**Work task:** In the lines below, look for "master". Copy each line where it appears.

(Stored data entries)
-*-*-

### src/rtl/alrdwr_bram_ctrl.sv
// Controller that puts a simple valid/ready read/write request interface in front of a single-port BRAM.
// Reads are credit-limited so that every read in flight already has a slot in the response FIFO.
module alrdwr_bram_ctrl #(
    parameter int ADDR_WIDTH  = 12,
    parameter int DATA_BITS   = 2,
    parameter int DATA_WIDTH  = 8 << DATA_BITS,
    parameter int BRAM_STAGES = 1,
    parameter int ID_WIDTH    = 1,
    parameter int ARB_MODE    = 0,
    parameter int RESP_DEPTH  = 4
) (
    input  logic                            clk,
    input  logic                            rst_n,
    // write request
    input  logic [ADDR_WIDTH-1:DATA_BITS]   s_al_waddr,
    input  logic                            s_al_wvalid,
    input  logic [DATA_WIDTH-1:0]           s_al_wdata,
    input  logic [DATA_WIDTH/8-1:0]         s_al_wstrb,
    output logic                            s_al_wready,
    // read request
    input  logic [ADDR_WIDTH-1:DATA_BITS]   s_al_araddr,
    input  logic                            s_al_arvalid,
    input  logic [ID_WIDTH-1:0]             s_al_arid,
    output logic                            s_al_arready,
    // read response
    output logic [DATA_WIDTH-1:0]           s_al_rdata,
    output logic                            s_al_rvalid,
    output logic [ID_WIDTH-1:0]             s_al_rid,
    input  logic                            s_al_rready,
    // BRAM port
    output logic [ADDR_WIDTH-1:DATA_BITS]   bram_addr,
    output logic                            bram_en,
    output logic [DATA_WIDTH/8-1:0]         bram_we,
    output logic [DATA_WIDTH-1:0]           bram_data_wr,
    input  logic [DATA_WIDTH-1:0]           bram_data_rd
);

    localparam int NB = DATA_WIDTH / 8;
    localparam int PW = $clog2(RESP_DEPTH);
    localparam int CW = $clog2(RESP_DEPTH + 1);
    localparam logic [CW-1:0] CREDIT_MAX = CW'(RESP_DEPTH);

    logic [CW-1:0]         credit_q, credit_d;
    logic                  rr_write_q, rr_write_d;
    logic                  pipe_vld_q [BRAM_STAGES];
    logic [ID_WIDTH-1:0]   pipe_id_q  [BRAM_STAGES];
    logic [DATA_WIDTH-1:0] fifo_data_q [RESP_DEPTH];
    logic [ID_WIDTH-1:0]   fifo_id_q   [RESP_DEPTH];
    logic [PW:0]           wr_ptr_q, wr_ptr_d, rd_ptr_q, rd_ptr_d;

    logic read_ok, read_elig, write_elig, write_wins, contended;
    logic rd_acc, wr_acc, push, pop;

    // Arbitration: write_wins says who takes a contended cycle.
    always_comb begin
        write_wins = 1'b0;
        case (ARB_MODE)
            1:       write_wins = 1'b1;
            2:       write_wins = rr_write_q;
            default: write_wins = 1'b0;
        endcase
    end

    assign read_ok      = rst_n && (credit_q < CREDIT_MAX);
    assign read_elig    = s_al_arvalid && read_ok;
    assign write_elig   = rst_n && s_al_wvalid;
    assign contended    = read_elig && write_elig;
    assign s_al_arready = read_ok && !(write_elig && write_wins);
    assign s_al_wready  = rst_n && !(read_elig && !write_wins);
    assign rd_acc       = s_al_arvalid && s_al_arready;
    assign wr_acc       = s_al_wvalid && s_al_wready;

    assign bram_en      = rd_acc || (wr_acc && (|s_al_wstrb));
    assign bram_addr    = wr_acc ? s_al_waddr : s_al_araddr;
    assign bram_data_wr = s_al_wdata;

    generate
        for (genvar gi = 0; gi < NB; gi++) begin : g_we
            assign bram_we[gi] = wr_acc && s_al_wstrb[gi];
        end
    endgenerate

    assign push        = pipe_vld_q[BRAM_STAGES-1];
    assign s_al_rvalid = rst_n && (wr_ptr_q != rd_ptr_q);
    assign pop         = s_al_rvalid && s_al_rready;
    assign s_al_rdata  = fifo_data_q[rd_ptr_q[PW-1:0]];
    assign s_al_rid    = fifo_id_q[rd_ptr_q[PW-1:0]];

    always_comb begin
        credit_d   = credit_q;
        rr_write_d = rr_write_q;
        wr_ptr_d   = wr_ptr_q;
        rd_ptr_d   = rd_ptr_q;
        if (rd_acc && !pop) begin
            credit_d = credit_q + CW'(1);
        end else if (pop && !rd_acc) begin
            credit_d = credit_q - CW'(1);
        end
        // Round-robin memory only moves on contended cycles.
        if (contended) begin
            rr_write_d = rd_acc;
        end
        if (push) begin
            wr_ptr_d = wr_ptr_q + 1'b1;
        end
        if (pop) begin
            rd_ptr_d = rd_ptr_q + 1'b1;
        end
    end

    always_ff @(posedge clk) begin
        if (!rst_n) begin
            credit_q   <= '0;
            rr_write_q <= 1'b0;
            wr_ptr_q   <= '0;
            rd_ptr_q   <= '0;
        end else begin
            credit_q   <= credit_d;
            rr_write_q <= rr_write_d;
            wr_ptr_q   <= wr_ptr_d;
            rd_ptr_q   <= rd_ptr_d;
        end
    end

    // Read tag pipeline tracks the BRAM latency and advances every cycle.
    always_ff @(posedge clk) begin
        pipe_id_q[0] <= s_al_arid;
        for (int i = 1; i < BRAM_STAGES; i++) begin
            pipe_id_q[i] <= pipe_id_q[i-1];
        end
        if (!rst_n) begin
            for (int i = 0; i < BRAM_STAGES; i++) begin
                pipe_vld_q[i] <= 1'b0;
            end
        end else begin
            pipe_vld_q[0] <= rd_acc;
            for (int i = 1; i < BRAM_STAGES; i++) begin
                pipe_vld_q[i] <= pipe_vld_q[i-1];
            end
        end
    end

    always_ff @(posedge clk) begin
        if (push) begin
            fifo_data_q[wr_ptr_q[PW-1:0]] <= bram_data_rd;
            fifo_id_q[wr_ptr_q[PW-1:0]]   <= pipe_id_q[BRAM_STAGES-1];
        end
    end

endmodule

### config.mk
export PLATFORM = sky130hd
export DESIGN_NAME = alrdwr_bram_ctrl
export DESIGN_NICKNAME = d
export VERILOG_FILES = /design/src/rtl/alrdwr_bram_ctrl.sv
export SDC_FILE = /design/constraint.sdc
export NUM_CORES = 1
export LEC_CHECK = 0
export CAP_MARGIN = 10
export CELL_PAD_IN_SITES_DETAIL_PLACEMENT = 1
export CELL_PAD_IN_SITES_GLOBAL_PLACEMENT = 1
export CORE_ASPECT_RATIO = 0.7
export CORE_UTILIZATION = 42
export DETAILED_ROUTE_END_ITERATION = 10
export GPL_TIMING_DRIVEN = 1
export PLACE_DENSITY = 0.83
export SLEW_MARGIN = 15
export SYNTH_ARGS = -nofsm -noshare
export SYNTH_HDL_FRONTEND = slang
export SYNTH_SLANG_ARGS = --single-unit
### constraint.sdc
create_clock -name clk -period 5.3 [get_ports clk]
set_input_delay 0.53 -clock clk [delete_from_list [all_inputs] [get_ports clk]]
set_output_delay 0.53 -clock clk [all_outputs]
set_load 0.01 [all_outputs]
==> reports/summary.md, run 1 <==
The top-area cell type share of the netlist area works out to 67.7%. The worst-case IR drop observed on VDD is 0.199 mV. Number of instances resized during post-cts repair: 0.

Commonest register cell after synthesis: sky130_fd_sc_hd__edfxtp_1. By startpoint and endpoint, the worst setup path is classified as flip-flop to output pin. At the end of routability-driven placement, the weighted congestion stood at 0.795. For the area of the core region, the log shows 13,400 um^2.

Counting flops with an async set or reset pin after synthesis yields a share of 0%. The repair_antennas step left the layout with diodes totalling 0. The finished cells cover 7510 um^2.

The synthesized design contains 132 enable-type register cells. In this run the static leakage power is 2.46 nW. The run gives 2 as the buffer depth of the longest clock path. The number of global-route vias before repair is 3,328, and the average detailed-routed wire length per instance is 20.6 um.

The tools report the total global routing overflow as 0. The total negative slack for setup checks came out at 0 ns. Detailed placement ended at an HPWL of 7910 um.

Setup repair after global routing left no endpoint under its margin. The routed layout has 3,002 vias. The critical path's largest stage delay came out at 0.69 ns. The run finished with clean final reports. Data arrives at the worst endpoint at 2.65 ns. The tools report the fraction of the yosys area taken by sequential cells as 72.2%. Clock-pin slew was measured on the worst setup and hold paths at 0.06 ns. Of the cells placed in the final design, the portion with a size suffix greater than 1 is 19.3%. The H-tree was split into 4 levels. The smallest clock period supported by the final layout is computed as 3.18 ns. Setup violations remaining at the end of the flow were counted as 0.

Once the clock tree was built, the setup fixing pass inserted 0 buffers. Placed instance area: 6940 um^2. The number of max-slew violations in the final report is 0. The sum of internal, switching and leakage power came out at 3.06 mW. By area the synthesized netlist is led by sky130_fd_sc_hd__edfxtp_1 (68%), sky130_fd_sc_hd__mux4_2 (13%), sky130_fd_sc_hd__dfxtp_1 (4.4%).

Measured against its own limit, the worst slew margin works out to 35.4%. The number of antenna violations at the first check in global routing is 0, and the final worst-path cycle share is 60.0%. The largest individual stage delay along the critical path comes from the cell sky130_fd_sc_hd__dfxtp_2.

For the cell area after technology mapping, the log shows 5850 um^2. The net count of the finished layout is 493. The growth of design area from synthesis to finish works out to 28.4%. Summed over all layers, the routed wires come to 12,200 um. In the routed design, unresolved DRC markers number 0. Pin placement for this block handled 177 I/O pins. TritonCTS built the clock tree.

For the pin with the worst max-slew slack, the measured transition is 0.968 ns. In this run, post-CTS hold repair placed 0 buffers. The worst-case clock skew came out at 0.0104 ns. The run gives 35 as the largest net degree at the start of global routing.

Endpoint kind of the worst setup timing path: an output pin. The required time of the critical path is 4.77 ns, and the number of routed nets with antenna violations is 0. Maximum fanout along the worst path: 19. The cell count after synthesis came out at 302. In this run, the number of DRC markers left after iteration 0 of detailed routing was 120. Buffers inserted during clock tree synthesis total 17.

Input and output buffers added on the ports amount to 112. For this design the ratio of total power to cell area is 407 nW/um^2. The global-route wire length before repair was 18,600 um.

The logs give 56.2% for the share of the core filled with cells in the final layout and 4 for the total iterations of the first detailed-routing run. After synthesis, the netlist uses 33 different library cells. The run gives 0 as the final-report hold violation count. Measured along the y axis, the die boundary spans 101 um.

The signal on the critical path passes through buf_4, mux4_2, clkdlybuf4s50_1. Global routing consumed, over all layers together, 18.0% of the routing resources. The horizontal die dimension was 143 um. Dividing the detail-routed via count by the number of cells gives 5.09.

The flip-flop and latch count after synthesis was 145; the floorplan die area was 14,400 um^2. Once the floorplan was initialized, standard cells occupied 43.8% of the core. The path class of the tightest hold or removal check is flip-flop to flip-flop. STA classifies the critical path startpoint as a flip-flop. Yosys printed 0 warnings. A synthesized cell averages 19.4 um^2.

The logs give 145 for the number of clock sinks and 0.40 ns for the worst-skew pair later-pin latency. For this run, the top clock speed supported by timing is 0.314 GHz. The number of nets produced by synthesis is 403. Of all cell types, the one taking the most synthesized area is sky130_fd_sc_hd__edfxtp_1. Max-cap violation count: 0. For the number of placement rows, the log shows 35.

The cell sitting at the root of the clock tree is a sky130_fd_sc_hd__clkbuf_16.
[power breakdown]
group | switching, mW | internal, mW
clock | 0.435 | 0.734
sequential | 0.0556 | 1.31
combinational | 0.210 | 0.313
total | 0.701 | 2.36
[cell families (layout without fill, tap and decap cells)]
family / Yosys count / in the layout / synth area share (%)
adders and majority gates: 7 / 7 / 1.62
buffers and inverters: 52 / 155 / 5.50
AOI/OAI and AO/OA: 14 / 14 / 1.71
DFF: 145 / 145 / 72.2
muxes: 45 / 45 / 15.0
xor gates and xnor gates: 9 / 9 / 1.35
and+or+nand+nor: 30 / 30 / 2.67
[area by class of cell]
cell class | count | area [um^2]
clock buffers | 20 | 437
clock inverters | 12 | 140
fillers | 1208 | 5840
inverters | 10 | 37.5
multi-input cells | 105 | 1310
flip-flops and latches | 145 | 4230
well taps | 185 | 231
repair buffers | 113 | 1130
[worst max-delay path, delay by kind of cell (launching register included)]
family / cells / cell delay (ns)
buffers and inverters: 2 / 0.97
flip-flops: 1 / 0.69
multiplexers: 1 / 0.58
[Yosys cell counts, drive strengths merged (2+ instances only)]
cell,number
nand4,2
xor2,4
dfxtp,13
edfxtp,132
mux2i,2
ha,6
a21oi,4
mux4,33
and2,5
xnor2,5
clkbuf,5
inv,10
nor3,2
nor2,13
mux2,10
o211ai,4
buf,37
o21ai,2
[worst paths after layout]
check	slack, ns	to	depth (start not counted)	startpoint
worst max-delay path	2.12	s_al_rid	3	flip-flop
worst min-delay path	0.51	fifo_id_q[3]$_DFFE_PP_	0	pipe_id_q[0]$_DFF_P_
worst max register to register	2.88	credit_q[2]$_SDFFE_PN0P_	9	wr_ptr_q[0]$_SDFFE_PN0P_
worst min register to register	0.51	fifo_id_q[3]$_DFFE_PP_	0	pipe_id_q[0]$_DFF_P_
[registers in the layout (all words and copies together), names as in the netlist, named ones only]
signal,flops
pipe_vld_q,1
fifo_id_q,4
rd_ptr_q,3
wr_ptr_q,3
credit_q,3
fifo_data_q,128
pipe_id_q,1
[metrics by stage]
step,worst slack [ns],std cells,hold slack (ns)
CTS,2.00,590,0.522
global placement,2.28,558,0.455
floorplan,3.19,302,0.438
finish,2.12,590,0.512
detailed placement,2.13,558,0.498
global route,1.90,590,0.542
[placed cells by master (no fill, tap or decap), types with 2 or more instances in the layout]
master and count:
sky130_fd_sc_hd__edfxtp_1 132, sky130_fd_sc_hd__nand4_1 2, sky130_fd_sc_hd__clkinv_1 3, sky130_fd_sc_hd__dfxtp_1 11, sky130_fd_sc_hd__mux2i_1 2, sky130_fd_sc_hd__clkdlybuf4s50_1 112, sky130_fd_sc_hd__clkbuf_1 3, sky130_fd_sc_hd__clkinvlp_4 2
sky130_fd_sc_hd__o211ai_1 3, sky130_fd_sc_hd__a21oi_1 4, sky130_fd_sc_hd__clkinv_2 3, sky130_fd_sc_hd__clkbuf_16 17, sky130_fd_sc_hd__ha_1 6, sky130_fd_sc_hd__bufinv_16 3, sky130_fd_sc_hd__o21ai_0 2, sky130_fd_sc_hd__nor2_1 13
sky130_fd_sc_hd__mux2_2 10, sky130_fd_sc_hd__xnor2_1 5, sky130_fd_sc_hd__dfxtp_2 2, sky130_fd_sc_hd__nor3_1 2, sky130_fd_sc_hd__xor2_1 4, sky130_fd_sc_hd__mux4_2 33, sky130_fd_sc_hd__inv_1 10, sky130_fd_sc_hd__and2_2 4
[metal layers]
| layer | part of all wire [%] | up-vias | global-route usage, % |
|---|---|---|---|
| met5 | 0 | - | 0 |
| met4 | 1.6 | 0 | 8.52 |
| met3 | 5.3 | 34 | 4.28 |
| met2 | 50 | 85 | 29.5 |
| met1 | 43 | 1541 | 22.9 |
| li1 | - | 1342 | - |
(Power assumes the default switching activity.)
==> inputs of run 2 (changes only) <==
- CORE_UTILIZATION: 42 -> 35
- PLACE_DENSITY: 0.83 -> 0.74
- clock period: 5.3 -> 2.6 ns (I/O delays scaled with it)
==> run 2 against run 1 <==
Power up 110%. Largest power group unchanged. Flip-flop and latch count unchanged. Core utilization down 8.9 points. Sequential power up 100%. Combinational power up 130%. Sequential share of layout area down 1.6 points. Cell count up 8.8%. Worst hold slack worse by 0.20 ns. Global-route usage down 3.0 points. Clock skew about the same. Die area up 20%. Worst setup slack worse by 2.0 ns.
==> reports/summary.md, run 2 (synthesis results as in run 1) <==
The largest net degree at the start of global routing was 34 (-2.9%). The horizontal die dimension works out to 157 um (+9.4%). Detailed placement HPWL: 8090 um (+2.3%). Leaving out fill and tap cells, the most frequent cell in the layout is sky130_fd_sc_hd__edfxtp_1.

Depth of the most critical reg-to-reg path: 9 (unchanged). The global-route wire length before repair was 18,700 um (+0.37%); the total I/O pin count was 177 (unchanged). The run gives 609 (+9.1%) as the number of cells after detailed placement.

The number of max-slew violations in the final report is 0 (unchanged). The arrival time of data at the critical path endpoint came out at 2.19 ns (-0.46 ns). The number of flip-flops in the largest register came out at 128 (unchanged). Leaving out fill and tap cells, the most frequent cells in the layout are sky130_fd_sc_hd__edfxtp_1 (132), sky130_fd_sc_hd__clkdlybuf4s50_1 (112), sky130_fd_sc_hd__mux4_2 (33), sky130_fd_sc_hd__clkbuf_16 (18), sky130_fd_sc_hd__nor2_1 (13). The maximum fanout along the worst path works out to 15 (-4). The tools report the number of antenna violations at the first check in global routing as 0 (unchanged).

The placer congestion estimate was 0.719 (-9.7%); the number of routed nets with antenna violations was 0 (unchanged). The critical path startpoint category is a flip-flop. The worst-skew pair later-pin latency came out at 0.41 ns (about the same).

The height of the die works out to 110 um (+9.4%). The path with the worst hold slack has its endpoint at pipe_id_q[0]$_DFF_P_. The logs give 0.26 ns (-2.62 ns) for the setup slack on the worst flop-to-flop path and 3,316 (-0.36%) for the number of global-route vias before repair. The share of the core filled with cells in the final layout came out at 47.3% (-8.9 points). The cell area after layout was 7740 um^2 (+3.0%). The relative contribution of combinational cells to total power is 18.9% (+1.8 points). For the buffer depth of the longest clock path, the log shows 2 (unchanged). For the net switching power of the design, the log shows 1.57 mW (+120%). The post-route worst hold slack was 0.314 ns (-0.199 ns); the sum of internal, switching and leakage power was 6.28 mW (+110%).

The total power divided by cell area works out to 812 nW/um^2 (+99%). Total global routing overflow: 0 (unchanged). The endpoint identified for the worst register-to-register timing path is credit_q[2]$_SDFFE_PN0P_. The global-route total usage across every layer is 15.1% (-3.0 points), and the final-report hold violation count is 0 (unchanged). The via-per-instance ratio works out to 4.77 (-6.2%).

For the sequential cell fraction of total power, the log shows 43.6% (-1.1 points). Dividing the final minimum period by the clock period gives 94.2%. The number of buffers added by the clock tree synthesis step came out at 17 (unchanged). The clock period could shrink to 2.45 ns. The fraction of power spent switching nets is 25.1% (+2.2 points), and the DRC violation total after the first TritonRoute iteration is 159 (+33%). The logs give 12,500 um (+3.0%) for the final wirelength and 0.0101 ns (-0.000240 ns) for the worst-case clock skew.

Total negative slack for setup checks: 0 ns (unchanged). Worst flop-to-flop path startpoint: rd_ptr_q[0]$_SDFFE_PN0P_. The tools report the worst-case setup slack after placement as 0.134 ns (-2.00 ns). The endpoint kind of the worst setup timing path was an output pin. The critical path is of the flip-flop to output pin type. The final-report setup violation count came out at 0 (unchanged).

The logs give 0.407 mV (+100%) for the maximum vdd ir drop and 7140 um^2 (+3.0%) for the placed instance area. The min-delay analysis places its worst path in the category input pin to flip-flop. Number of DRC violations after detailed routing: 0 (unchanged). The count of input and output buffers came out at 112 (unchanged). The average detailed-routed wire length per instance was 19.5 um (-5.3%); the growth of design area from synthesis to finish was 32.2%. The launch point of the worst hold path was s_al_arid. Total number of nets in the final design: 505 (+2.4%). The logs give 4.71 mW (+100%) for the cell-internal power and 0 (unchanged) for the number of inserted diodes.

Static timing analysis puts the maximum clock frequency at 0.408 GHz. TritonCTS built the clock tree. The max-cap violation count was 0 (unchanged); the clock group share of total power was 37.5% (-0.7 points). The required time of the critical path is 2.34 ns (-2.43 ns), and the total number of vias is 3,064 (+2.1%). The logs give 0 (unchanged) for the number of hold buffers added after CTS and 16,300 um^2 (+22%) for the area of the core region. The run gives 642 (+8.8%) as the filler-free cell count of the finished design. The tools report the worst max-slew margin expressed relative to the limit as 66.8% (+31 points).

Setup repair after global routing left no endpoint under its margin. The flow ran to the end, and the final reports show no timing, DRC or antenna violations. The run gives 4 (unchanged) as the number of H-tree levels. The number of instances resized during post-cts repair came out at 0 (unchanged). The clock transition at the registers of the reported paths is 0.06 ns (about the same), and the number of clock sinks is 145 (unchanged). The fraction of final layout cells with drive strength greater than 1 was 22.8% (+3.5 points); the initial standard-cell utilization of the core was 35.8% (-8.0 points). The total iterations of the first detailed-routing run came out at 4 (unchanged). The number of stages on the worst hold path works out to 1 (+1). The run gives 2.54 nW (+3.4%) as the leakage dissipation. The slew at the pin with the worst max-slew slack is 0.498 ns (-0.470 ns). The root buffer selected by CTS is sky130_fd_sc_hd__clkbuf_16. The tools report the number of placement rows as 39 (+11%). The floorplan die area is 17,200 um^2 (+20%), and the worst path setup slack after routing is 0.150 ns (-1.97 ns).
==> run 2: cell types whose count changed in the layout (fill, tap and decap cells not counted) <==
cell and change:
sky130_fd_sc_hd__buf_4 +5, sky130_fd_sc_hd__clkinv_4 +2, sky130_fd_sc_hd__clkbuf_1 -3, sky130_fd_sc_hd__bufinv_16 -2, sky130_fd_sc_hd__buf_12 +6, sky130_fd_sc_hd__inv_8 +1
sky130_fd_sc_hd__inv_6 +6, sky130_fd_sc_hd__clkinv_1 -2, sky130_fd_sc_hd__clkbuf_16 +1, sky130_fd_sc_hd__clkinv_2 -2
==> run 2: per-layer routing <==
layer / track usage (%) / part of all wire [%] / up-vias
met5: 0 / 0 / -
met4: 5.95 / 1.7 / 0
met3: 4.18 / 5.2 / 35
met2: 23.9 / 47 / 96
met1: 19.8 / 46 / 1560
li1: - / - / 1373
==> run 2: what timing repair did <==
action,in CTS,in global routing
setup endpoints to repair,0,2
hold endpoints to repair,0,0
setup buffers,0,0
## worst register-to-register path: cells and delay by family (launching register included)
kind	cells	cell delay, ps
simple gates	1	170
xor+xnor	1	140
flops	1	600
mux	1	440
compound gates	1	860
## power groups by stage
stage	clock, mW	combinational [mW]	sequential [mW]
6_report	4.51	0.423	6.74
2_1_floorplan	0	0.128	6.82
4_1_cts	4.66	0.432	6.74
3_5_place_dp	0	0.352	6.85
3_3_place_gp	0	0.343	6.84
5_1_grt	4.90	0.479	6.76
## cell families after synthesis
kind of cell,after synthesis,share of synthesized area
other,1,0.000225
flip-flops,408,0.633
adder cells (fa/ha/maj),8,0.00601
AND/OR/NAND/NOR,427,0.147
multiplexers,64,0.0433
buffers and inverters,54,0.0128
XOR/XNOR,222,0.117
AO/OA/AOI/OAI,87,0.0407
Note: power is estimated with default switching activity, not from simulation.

-*-*-

**Output of the task:**
[placed cells by master (no fill, tap or decap), types with 2 or more instances in the layout]
master and count:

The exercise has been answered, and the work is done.